Inception-v4, Inception-ResNet and the Impact of Residual Connections on Learning
Venue
ICLR 2016 Workshop (to appear)
Publication Year
2016
Authors
Christian Szegedy, Sergey Ioffe, Vincent Vanhoucke
BibTeX
Abstract
Very deep convolutional networks have been central to the largest advances in image
recognition performance in recent years. One example is the Inception architecture
that has been shown to achieve very good performance at relatively low
computational cost. Recently, the introduction of residual connections in
conjunction with a more traditional architecture has yielded state-of-the-art
performance in the 2015 ILSVRC challenge; its performance was similar to the latest
generation Inception-v3 network. This raises the question of whether there are any
benefit in combining the Inception architecture with residual connections. Here we
give clear empirical evidence that training with residual connections accelerates
the training of Inception networks significantly. There is also some evidence of
residual Inception networks outperforming similarly expensive Inception networks
without residual connections by a thin margin.
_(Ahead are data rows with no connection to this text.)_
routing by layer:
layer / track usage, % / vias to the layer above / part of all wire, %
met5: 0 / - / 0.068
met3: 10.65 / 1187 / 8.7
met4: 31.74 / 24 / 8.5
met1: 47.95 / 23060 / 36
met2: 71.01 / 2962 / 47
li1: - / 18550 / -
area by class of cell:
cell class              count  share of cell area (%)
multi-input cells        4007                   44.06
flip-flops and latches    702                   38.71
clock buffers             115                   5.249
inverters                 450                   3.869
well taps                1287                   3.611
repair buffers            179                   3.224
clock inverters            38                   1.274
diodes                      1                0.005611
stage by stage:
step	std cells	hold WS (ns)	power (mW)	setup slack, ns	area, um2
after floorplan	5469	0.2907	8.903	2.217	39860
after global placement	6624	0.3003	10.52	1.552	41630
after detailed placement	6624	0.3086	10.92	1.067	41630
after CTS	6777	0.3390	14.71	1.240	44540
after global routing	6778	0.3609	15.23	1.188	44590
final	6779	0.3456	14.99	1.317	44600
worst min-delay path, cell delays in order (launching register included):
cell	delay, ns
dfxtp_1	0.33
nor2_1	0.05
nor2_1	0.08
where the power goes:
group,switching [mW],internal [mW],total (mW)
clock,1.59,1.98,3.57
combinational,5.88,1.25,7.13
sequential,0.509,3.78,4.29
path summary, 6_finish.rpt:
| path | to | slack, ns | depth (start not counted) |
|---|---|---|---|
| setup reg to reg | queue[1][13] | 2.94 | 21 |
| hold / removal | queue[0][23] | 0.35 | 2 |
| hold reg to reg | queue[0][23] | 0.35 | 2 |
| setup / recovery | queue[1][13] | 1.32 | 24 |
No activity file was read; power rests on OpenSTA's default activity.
--- src/hw/rtl/schash_pkg.sv ---
// Shared types, constants and status codes of the sorted chain hash table.
`default_nettype none
package schash_pkg;

  localparam int unsigned MaxBucketsDef = 256;
  localparam int unsigned PoolNodesDef  = 1024;
  localparam int unsigned KeyW  = 64;
  localparam int unsigned DataW = 64;
  localparam int unsigned CfgW  = 9;
  localparam int unsigned StW   = 3;

  localparam logic       OP_INSERT = 1'b0;
  localparam logic       OP_REMOVE = 1'b1;

  localparam logic [2:0] ST_INSERTED  = 3'd0;
  localparam logic [2:0] ST_EXISTS    = 3'd1;
  localparam logic [2:0] ST_REMOVED   = 3'd2;
  localparam logic [2:0] ST_NOT_FOUND = 3'd3;
  localparam logic [2:0] ST_FULL      = 3'd4;

  typedef struct packed {
    logic              op;
    logic [KeyW-1:0]   req_id;
    logic [DataW-1:0]  payload;
  } schash_in_t;

  typedef struct packed {
    logic [StW-1:0]    status;
    logic [DataW-1:0]  payload_out;
  } schash_out_t;

  // Controller to datapath commands.
  typedef struct packed {
    logic load;      // capture request, start modulo
    logic mod_step;  // one modulo iteration
    logic head_rd;   // read bucket head
    logic node_rd;   // read node at cursor
    logic advance;   // prev <= cur, cur <= link
    logic pop;       // read free stack top
    logic ins_wr;    // write new node and link it
    logic rem_wr;    // unlink cursor and push it
    logic res_ld;    // load result register
    logic [StW-1:0] res_status;
  } schash_cmd_t;

  // Datapath to controller status.
  typedef struct packed {
    logic mod_done;
    logic cur_nil;
    logic key_eq;
    logic key_gt;
    logic walk_limit;
    logic pool_empty;
    logic pop_bad;
    logic op;
  } schash_sts_t;

endpackage
`default_nettype wire

--- src/hw/rtl/schash_ctrl.sv ---
// Controller state machine of the hash table.
`default_nettype none
module schash_ctrl import schash_pkg::*; (
  input  wire logic        clk,
  input  wire logic        rst_n,
  input  wire logic        in_valid,
  output logic             in_ready,
  output logic             out_valid,
  input  wire logic        out_ready,
  input  wire schash_sts_t sts,
  output schash_cmd_t      cmd
);

  localparam logic [3:0] S_IDLE  = 4'd0;
  localparam logic [3:0] S_MOD   = 4'd1;
  localparam logic [3:0] S_HEAD  = 4'd2;
  localparam logic [3:0] S_HWAIT = 4'd3;
  localparam logic [3:0] S_CHK   = 4'd4;
  localparam logic [3:0] S_NRD   = 4'd5;
  localparam logic [3:0] S_CMP   = 4'd6;
  localparam logic [3:0] S_POP   = 4'd7;
  localparam logic [3:0] S_PWAIT = 4'd8;
  localparam logic [3:0] S_DONE  = 4'd9;

  logic [3:0] state_r, state_nxt;
  logic       ov_r, ov_nxt;

  assign in_ready  = (state_r == S_IDLE) && (!ov_r || out_ready);
  assign out_valid = ov_r;

  always_comb begin
    state_nxt = state_r;
    ov_nxt    = ov_r && !out_ready;
    cmd       = '0;
    unique case (state_r)
      S_IDLE: begin
        if (in_valid && in_ready) begin
          cmd.load  = 1'b1;
          state_nxt = S_MOD;
        end
      end
      S_MOD: begin
        if (sts.mod_done) begin
          cmd.head_rd = 1'b1;
          state_nxt   = S_HWAIT;
        end else begin
          cmd.mod_step = 1'b1;
        end
      end
      S_HEAD:  state_nxt = S_HWAIT;
      S_HWAIT: state_nxt = S_CHK;
      S_CHK: begin
        if (sts.cur_nil || sts.walk_limit) begin
          state_nxt = S_DONE;
        end else begin
          cmd.node_rd = 1'b1;
          state_nxt   = S_CMP;
        end
      end
      S_NRD: state_nxt = S_CMP;
      S_CMP: begin
        if (sts.key_eq) begin
          cmd.res_ld = 1'b1;
          if (sts.op == OP_INSERT) begin
            cmd.res_status = ST_EXISTS;
          end else begin
            cmd.res_status = ST_REMOVED;
            cmd.rem_wr     = 1'b1;
          end
          ov_nxt    = 1'b1;
          state_nxt = S_IDLE;
        end else if (sts.key_gt) begin
          state_nxt = S_DONE;
        end else begin
          cmd.advance = 1'b1;
          state_nxt   = S_CHK;
        end
      end
      S_DONE: begin
        // Not found: insert needs a free node, remove reports a miss.
        if (sts.op == OP_REMOVE) begin
          cmd.res_ld     = 1'b1;
          cmd.res_status = ST_NOT_FOUND;
          ov_nxt         = 1'b1;
          state_nxt      = S_IDLE;
        end else if (sts.pool_empty) begin
          cmd.res_ld     = 1'b1;
          cmd.res_status = ST_FULL;
          ov_nxt         = 1'b1;
          state_nxt      = S_IDLE;
        end else begin
          cmd.pop   = 1'b1;
          state_nxt = S_PWAIT;
        end
      end
      S_POP: state_nxt = S_PWAIT;
      S_PWAIT: begin
        cmd.res_ld = 1'b1;
        if (sts.pop_bad) begin
          cmd.res_status = ST_FULL;
        end else begin
          cmd.res_status = ST_INSERTED;
          cmd.ins_wr     = 1'b1;
        end
        ov_nxt    = 1'b1;
        state_nxt = S_IDLE;
      end
      default: state_nxt = S_IDLE;
    endcase
  end

  always_ff @(posedge clk) begin
    if (!rst_n) begin
      state_r <= S_IDLE;
      ov_r    <= 1'b0;
    end else begin
      state_r <= state_nxt;
      ov_r    <= ov_nxt;
    end
  end

endmodule
`default_nettype wire
--- config.mk ---
export PLATFORM = sky130hd
export DESIGN_NAME = share_check_adaptive_difficulty_unit_flat
export DESIGN_NICKNAME = d
export VERILOG_FILES = /design/src/rtl/core/scad_pkg.sv /design/src/rtl/core/scad_in_if.sv /design/src/rtl/core/scad_out_if.sv /design/src/rtl/core/scad_cfg.sv /design/src/rtl/core/scad_hash_chk.sv /design/src/rtl/core/scad_adapt.sv /design/src/rtl/core/share_check_adaptive_difficulty_unit.sv /design/src/flat_wrapper.sv
export SDC_FILE = /design/constraint.sdc
export NUM_CORES = 2
export LEC_CHECK = 0
export BUFFER_PORTS_ARGS = -buffer_cell sky130_fd_sc_hd__buf_2
export CORE_AREA = 2 2 293 295
export CTS_CLUSTER_DIAMETER = 120
export DETAILED_ROUTE_END_ITERATION = 8
export DIE_AREA = 0 0 295 297
export PLACE_DENSITY = 0.78
export SYNTH_ARGS = -nofsm -noshare
export SYNTH_HDL_FRONTEND = slang
export SYNTH_SLANG_ARGS = --single-unit
--- constraint.sdc ---
create_clock -name i_clk -period 26.1 [get_ports i_clk]
set_clock_uncertainty 0.05 [all_clocks]
set_input_delay 2.61 -clock i_clk [delete_from_list [all_inputs] [get_ports i_clk]]
set_output_delay 2.61 -clock i_clk [all_outputs]
set_load 0.02 [all_outputs]
--- src/rtl/core/scad_pkg.sv ---
// Shared types and constants for the share check and adaptive difficulty unit.
// No dependencies; every other file of the block imports this package.
package scad_pkg;

    localparam int TIME_BITS   = 32;
    localparam int HASH_W      = 256;
    localparam int WORD_W      = 64;
    localparam int LEVEL_W     = 3;
    localparam int INTERVAL_W  = 29;
    localparam int THIRD_W     = 28;
    localparam int TWICE_W     = 30;
    localparam int TEN_W       = 33;
    localparam int CFG_IDX_W   = 3;

    localparam logic [LEVEL_W-1:0] MAX_LEVEL   = 3'd5;
    localparam logic [LEVEL_W-1:0] FLOOR_LEVEL = 3'd3;

    localparam logic [LEVEL_W-1:0]    BASE_LEVEL_RST     = 3'd1;
    localparam logic [INTERVAL_W-1:0] SHARE_INTERVAL_RST = 29'd60000;
    localparam logic [TIME_BITS-1:0]  ADJUST_PERIOD_RST  = 32'd60000;

    // Configuration register indexes.
    localparam logic [CFG_IDX_W-1:0] CFG_TARGET0       = 3'd0;
    localparam logic [CFG_IDX_W-1:0] CFG_TARGET1       = 3'd1;
    localparam logic [CFG_IDX_W-1:0] CFG_TARGET2       = 3'd2;
    localparam logic [CFG_IDX_W-1:0] CFG_TARGET3       = 3'd3;
    localparam logic [CFG_IDX_W-1:0] CFG_BASE_LEVEL    = 3'd4;
    localparam logic [CFG_IDX_W-1:0] CFG_SHARE_INTERVAL = 3'd5;
    localparam logic [CFG_IDX_W-1:0] CFG_ADAPT_ENABLE  = 3'd6;
    localparam logic [CFG_IDX_W-1:0] CFG_ADJUST_PERIOD = 3'd7;

    typedef enum logic [1:0] {
        OP_CHECK  = 2'd0,
        OP_UPDATE = 2'd1,
        OP_INIT   = 2'd2
    } t_opcode;

    typedef enum logic [1:0] {
        CHG_NONE = 2'd0,
        CHG_DOWN = 2'd1,
        CHG_UP   = 2'd2
    } t_change;

    // Configuration as seen by the datapath, with interval multiples precomputed.
    typedef struct packed {
        logic [HASH_W-1:0]     target;
        logic [LEVEL_W-1:0]    base_level;
        logic [THIRD_W-1:0]    third;
        logic [TWICE_W-1:0]    twice;
        logic [TEN_W-1:0]      ten;
        logic                  adapt_enable;
        logic [TIME_BITS-1:0]  adjust_period;
    } t_cfg;

    typedef struct packed {
        logic [1:0]           opcode;
        logic [TIME_BITS-1:0] now_time;
        logic [HASH_W-1:0]    hash;
    } t_item;

    typedef struct packed {
        logic               half_share;
        logic               share_found;
        logic               meets_target;
        logic [LEVEL_W-1:0] level_now;
        logic [1:0]         level_change;
        logic               timer_restarted;
    } t_result;

endpackage

--- src/rtl/core/scad_in_if.sv ---
// Input channel of the share check unit: one operation per beat.
// Depends on scad_pkg for field widths.
interface scad_in_if;
    import scad_pkg::*;

    logic                 valid;
    logic                 ready;
    logic [1:0]           opcode;
    logic [TIME_BITS-1:0] now_time;
    logic [WORD_W-1:0]    hash_word0;
    logic [WORD_W-1:0]    hash_word1;
    logic [WORD_W-1:0]    hash_word2;
    logic [WORD_W-1:0]    hash_word3;

    modport source (
        output valid, opcode, now_time, hash_word0, hash_word1, hash_word2, hash_word3,
        input  ready
    );
    modport sink (
        input  valid, opcode, now_time, hash_word0, hash_word1, hash_word2, hash_word3,
        output ready
    );
endinterface

--- src/rtl/core/scad_out_if.sv ---
// Result channel of the share check unit: one result per beat.
// Depends on scad_pkg for field widths.
interface scad_out_if;
    import scad_pkg::*;

    logic               valid;
    logic               ready;
    logic               half_share;
    logic               share_found;
    logic               meets_target;
    logic [LEVEL_W-1:0] level_now;
    logic [1:0]         level_change;
    logic               timer_restarted;

    modport source (
        output valid, half_share, share_found, meets_target, level_now, level_change,
               timer_restarted,
        input  ready
    );
    modport sink (
        input  valid, half_share, share_found, meets_target, level_now, level_change,
               timer_restarted,
        output ready
    );
endinterface

--- src/rtl/core/scad_cfg.sv ---
// Configuration register file with precomputed share interval multiples.
// Depends on scad_pkg.
module scad_cfg (
    input  logic                           i_clk,
    input  logic                           i_rst_n,
    input  logic                           i_cfg_we,
    input  logic [scad_pkg::CFG_IDX_W-1:0] i_cfg_idx,
    input  logic [scad_pkg::WORD_W-1:0]    i_cfg_data,
    output scad_pkg::t_cfg                 o_cfg
);
    import scad_pkg::*;

    // Division by three as a multiply by the rounded-up reciprocal 2^33/3.
    function automatic logic [THIRD_W-1:0] f_third(input logic [INTERVAL_W-1:0] x);
        logic [60:0] prod;
        prod = 61'(x) * 61'(32'hAAAA_AAAB);
        return prod[60:33];
    endfunction

    function automatic logic [TEN_W-1:0] f_ten(input logic [INTERVAL_W-1:0] x);
        return (TEN_W'(x) << 3) + (TEN_W'(x) << 1);
    endfunction

    t_cfg r_cfg;
    logic [INTERVAL_W-1:0] w_interval;

    assign w_interval = i_cfg_data[INTERVAL_W-1:0];

    always_ff @(posedge i_clk) begin
        if (!i_rst_n) begin
            r_cfg.target        <= '0;
            r_cfg.base_level    <= BASE_LEVEL_RST;
            r_cfg.third         <= f_third(SHARE_INTERVAL_RST);
            r_cfg.twice         <= {SHARE_INTERVAL_RST, 1'b0};
            r_cfg.ten           <= f_ten(SHARE_INTERVAL_RST);
            r_cfg.adapt_enable  <= 1'b1;
            r_cfg.adjust_period <= ADJUST_PERIOD_RST;
        end else if (i_cfg_we) begin
            case (i_cfg_idx)
                CFG_TARGET0:        r_cfg.target[63:0]    <= i_cfg_data;
                CFG_TARGET1:        r_cfg.target[127:64]  <= i_cfg_data;
                CFG_TARGET2:        r_cfg.target[191:128] <= i_cfg_data;
                CFG_TARGET3:        r_cfg.target[255:192] <= i_cfg_data;
                CFG_BASE_LEVEL:     r_cfg.base_level <= i_cfg_data[LEVEL_W-1:0];
                CFG_SHARE_INTERVAL: begin
                    r_cfg.third <= f_third(w_interval);
                    r_cfg.twice <= {w_interval, 1'b0};
                    r_cfg.ten   <= f_ten(w_interval);
                end
                CFG_ADAPT_ENABLE:   r_cfg.adapt_enable <= i_cfg_data[0];
                CFG_ADJUST_PERIOD:  r_cfg.adjust_period <= i_cfg_data[TIME_BITS-1:0];
                default: ;
            endcase
        end
    end

    assign o_cfg = r_cfg;
endmodule

--- src/rtl/core/scad_hash_chk.sv ---
// Hash qualification: half-share, share at the current level, and target compare.
// Depends on scad_pkg.
module scad_hash_chk (
    input  logic [scad_pkg::HASH_W-1:0]  i_hash,
    input  logic [scad_pkg::HASH_W-1:0]  i_target,
    input  logic [scad_pkg::LEVEL_W-1:0] i_level,
    output logic                         o_half_share,
    output logic                         o_share_found,
    output logic                         o_meets_target
);
    import scad_pkg::*;

    logic [7:0] w_byte_ok;

    // Byte j counts from the most significant byte; the top level+1 bytes must be zero.
    always_comb begin
        for (int j = 0; j < 8; j++) begin
            w_byte_ok[j] = (4'(j) > {1'b0, i_level}) || (i_hash[HASH_W-1-8*j -: 8] == 8'd0);
        end
    end

    assign o_half_share   = (i_hash[HASH_W-1 -: 16] == 16'd0);
    assign o_share_found  = &w_byte_ok;
    assign o_meets_target = (i_hash <= i_target);
endmodule

--- src/rtl/core/scad_adapt.sv ---
// Difficulty level and share/adjust timestamps with the adaptation rule.
// Depends on scad_pkg; the state advances once for every item processed.
module scad_adapt (
    input  logic                           i_clk,
    input  logic                           i_rst_n,
    input  logic                           i_fire,
    input  logic [1:0]                     i_opcode,
    input  logic [scad_pkg::TIME_BITS-1:0] i_now,
    input  logic                           i_share,
    input  scad_pkg::t_cfg                 i_cfg,
    output logic [scad_pkg::LEVEL_W-1:0]   o_level,
    output logic [scad_pkg::LEVEL_W-1:0]   o_level_now,
    output logic [1:0]                     o_level_change,
    output logic                           o_timer_restarted
);
    import scad_pkg::*;

    logic [LEVEL_W-1:0]   r_level, n_level;
    logic [TIME_BITS-1:0] r_share_stamp, n_share_stamp;
    logic [TIME_BITS-1:0] r_adjust_stamp, n_adjust_stamp;

    logic [TIME_BITS-1:0] w_since, w_since_adj;
    logic [LEVEL_W-1:0]   w_floor;
    t_change              w_change;
    logic                 w_restart;

    assign w_since     = i_now - r_share_stamp;
    assign w_since_adj = i_now - r_adjust_stamp;
    assign w_floor     = (i_cfg.base_level > FLOOR_LEVEL) ? i_cfg.base_level : FLOOR_LEVEL;

    always_comb begin
        n_level        = r_level;
        n_share_stamp  = r_share_stamp;
        n_adjust_stamp = r_adjust_stamp;
        w_change       = CHG_NONE;
        w_restart      = 1'b0;
        case (t_opcode'(i_opcode))
            OP_CHECK: begin
                if (i_share) begin
                    w_restart = 1'b1;
                end
            end
            OP_UPDATE: begin
                if (i_cfg.adapt_enable && (w_since_adj >= i_cfg.adjust_period)) begin
                    n_adjust_stamp = i_now;
                    if ((TEN_W'(w_since) > TEN_W'(i_cfg.twice)) && (r_level > w_floor)) begin
                        n_level   = r_level - 3'd1;
                        w_change  = CHG_DOWN;
                        w_restart = 1'b1;
                    end else if ((w_since < TIME_BITS'(i_cfg.third)) &&
                                 (r_level < MAX_LEVEL)) begin
                        n_level   = r_level + 3'd1;
                        w_change  = CHG_UP;
                        w_restart = 1'b1;
                    end
                    if (TEN_W'(w_since) > i_cfg.ten) begin
                        w_restart = 1'b1;
                    end
                end
            end
            OP_INIT: begin
                n_level   = i_cfg.base_level;
                w_restart = 1'b1;
            end
            default: ;
        endcase
        if (w_restart) begin
            n_share_stamp = i_now;
        end
    end

    always_ff @(posedge i_clk) begin
        if (!i_rst_n) begin
            r_level        <= BASE_LEVEL_RST;
            r_share_stamp  <= '0;
            r_adjust_stamp <= '0;
        end else if (i_fire) begin
            r_level        <= n_level;
            r_share_stamp  <= n_share_stamp;
            r_adjust_stamp <= n_adjust_stamp;
        end
    end

    assign o_level           = r_level;
    assign o_level_now       = n_level;
    assign o_level_change    = w_change;
    assign o_timer_restarted = w_restart;
endmodule

--- src/rtl/core/share_check_adaptive_difficulty_unit.sv ---
// Share check and adaptive difficulty unit, top level.
// Depends on scad_pkg, scad_in_if, scad_out_if, scad_cfg, scad_hash_chk, scad_adapt.
//
// Usage:
//   Each beat on the input channel carries one operation: a hash check, a
//   difficulty update or a difficulty init, with the current timestamp and
//   the 256-bit hash. Every operation yields exactly one beat on the result
//   channel with the check flags, the level after the operation, the level
//   change code and whether the share timer was restarted.
//   The configuration port takes one register write per cycle with write enable
//   high; the user must write it only while no operation is in flight (unchecked).
// Pipeline and throughput:
//   A beat is captured in an input register, evaluated combinationally
//   against the current level and timestamps, and the result lands in
//   an output register. The difficulty state is updated in the same
//   cycle the result is formed, so the next operation sees it, and one
//   operation is accepted per cycle while the receiver keeps ready high.
// Reset and stall:
//   Synchronous reset clears both pipeline stages and loads the register
//   reset values: level 1, both timestamps zero, target zero. When the
//   receiver holds ready low the result stays put, the input register fills
//   once more and then input ready drops until the result is taken.
module share_check_adaptive_difficulty_unit (
    input  logic                           i_clk,
    input  logic                           i_rst_n,
    scad_in_if.sink                        i_in_ch,
    scad_out_if.source                     o_out_ch,
    input  logic                           i_cfg_we,
    input  logic [scad_pkg::CFG_IDX_W-1:0] i_cfg_idx,
    input  logic [scad_pkg::WORD_W-1:0]    i_cfg_data
);
    import scad_pkg::*;

    t_cfg    w_cfg;
    t_item   r_item;
    logic    r_in_valid;
    t_result r_result;
    logic    r_out_valid;
    t_result w_result;

    logic w_in_accept;
    logic w_advance;
    logic [LEVEL_W-1:0] w_level;

    scad_cfg u_cfg (
        .i_clk      (i_clk),
        .i_rst_n    (i_rst_n),
        .i_cfg_we   (i_cfg_we),
        .i_cfg_idx  (i_cfg_idx),
        .i_cfg_data (i_cfg_data),
        .o_cfg      (w_cfg)
    );

    // The input stage moves on whenever the output register is empty or being drained.
    assign w_advance       = r_in_valid && (!r_out_valid || o_out_ch.ready);
    assign i_in_ch.ready   = !r_in_valid || w_advance;
    assign w_in_accept     = i_in_ch.valid && i_in_ch.ready;

    always_ff @(posedge i_clk) begin
        if (!i_rst_n) begin
            r_in_valid <= 1'b0;
        end else if (w_in_accept) begin
            r_in_valid <= 1'b1;
        end else if (w_advance) begin
            r_in_valid <= 1'b0;
        end
    end

    always_ff @(posedge i_clk) begin
        if (w_in_accept) begin
            r_item.opcode   <= i_in_ch.opcode;
            r_item.now_time <= i_in_ch.now_time;
            r_item.hash     <= {i_in_ch.hash_word3, i_in_ch.hash_word2,
                                i_in_ch.hash_word1, i_in_ch.hash_word0};
        end
    end

    // Check flags use the level held before this operation.
    logic w_half, w_share, w_meets, w_is_check;

    scad_hash_chk u_hash_chk (
        .i_hash         (r_item.hash),
        .i_target       (w_cfg.target),
        .i_level        (w_level),
        .o_half_share   (w_half),
        .o_share_found  (w_share),
        .o_meets_target (w_meets)
    );

    assign w_is_check = (t_opcode'(r_item.opcode) == OP_CHECK);

    scad_adapt u_adapt (
        .i_clk             (i_clk),
        .i_rst_n           (i_rst_n),
        .i_fire            (w_advance),
        .i_opcode          (r_item.opcode),
        .i_now             (r_item.now_time),
        .i_share           (w_share),
        .i_cfg             (w_cfg),
        .o_level           (w_level),
        .o_level_now       (w_result.level_now),
        .o_level_change    (w_result.level_change),
        .o_timer_restarted (w_result.timer_restarted)
    );

    // Flags are reported only for check operations.
    assign w_result.half_share   = w_is_check && w_half;
    assign w_result.share_found  = w_is_check && w_share;
    assign w_result.meets_target = w_is_check && w_meets;

    always_ff @(posedge i_clk) begin
        if (!i_rst_n) begin
            r_out_valid <= 1'b0;
        end else if (w_advance) begin
            r_out_valid <= 1'b1;
        end else if (o_out_ch.ready) begin
            r_out_valid <= 1'b0;
        end
    end

    always_ff @(posedge i_clk) begin
        if (w_advance) begin
            r_result <= w_result;
        end
    end

    assign o_out_ch.valid           = r_out_valid;
    assign o_out_ch.half_share      = r_result.half_share;
    assign o_out_ch.share_found     = r_result.share_found;
    assign o_out_ch.meets_target    = r_result.meets_target;
    assign o_out_ch.level_now       = r_result.level_now;
    assign o_out_ch.level_change    = r_result.level_change;
    assign o_out_ch.timer_restarted = r_result.timer_restarted;
endmodule

--- src/flat_wrapper.sv ---
// flat-port wrapper written by rule: the top's interface ports become plain ports
module share_check_adaptive_difficulty_unit_flat import scad_pkg::*;
  (i_clk, i_rst_n, i_cfg_we, i_cfg_idx, i_cfg_data, i_in_ch_valid, i_in_ch_opcode, i_in_ch_now_time, i_in_ch_hash_word0, i_in_ch_hash_word1, i_in_ch_hash_word2, i_in_ch_hash_word3, i_in_ch_ready, o_out_ch_valid, o_out_ch_half_share, o_out_ch_share_found, o_out_ch_meets_target, o_out_ch_level_now, o_out_ch_level_change, o_out_ch_timer_restarted, o_out_ch_ready);
  scad_in_if i_in_ch_i ();
  scad_out_if o_out_ch_i ();
  input  logic i_clk;
  input  logic i_rst_n;
  input  logic i_cfg_we;
  input  logic [scad_pkg::CFG_IDX_W-1:0] i_cfg_idx;
  input  logic [scad_pkg::WORD_W-1:0] i_cfg_data;
  input wire logic [$bits(i_in_ch_i.valid)-1:0] i_in_ch_valid;
  input wire logic [$bits(i_in_ch_i.opcode)-1:0] i_in_ch_opcode;
  input wire logic [$bits(i_in_ch_i.now_time)-1:0] i_in_ch_now_time;
  input wire logic [$bits(i_in_ch_i.hash_word0)-1:0] i_in_ch_hash_word0;
  input wire logic [$bits(i_in_ch_i.hash_word1)-1:0] i_in_ch_hash_word1;
  input wire logic [$bits(i_in_ch_i.hash_word2)-1:0] i_in_ch_hash_word2;
  input wire logic [$bits(i_in_ch_i.hash_word3)-1:0] i_in_ch_hash_word3;
  output wire logic [$bits(i_in_ch_i.ready)-1:0] i_in_ch_ready;
  output wire logic [$bits(o_out_ch_i.valid)-1:0] o_out_ch_valid;
  output wire logic [$bits(o_out_ch_i.half_share)-1:0] o_out_ch_half_share;
  output wire logic [$bits(o_out_ch_i.share_found)-1:0] o_out_ch_share_found;
  output wire logic [$bits(o_out_ch_i.meets_target)-1:0] o_out_ch_meets_target;
  output wire logic [$bits(o_out_ch_i.level_now)-1:0] o_out_ch_level_now;
  output wire logic [$bits(o_out_ch_i.level_change)-1:0] o_out_ch_level_change;
  output wire logic [$bits(o_out_ch_i.timer_restarted)-1:0] o_out_ch_timer_restarted;
  input wire logic [$bits(o_out_ch_i.ready)-1:0] o_out_ch_ready;
  assign i_in_ch_i.valid = i_in_ch_valid;
  assign i_in_ch_i.opcode = i_in_ch_opcode;
  assign i_in_ch_i.now_time = i_in_ch_now_time;
  assign i_in_ch_i.hash_word0 = i_in_ch_hash_word0;
  assign i_in_ch_i.hash_word1 = i_in_ch_hash_word1;
  assign i_in_ch_i.hash_word2 = i_in_ch_hash_word2;
  assign i_in_ch_i.hash_word3 = i_in_ch_hash_word3;
  assign i_in_ch_ready = i_in_ch_i.ready;
  assign o_out_ch_valid = o_out_ch_i.valid;
  assign o_out_ch_half_share = o_out_ch_i.half_share;
  assign o_out_ch_share_found = o_out_ch_i.share_found;
  assign o_out_ch_meets_target = o_out_ch_i.meets_target;
  assign o_out_ch_level_now = o_out_ch_i.level_now;
  assign o_out_ch_level_change = o_out_ch_i.level_change;
  assign o_out_ch_timer_restarted = o_out_ch_i.timer_restarted;
  assign o_out_ch_i.ready = o_out_ch_ready;
  share_check_adaptive_difficulty_unit u_core (.i_clk(i_clk), .i_rst_n(i_rst_n), .i_in_ch(i_in_ch_i), .o_out_ch(o_out_ch_i), .i_cfg_we(i_cfg_we), .i_cfg_idx(i_cfg_idx), .i_cfg_data(i_cfg_data));
endmodule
We also present several new
streamlined architectures for both residual and non-residual Inception networks.
These variations improve the single-frame recognition performance on the ILSVRC
2012 classification task significantly. We further demonstrate how proper
activation scaling stabilizes the training of very wide residual Inception
networks. With an ensemble of three residual and one Inception-v4, we achieve 3.08
percent top-5 error on the test set of the ImageNet classification (CLS) challenge.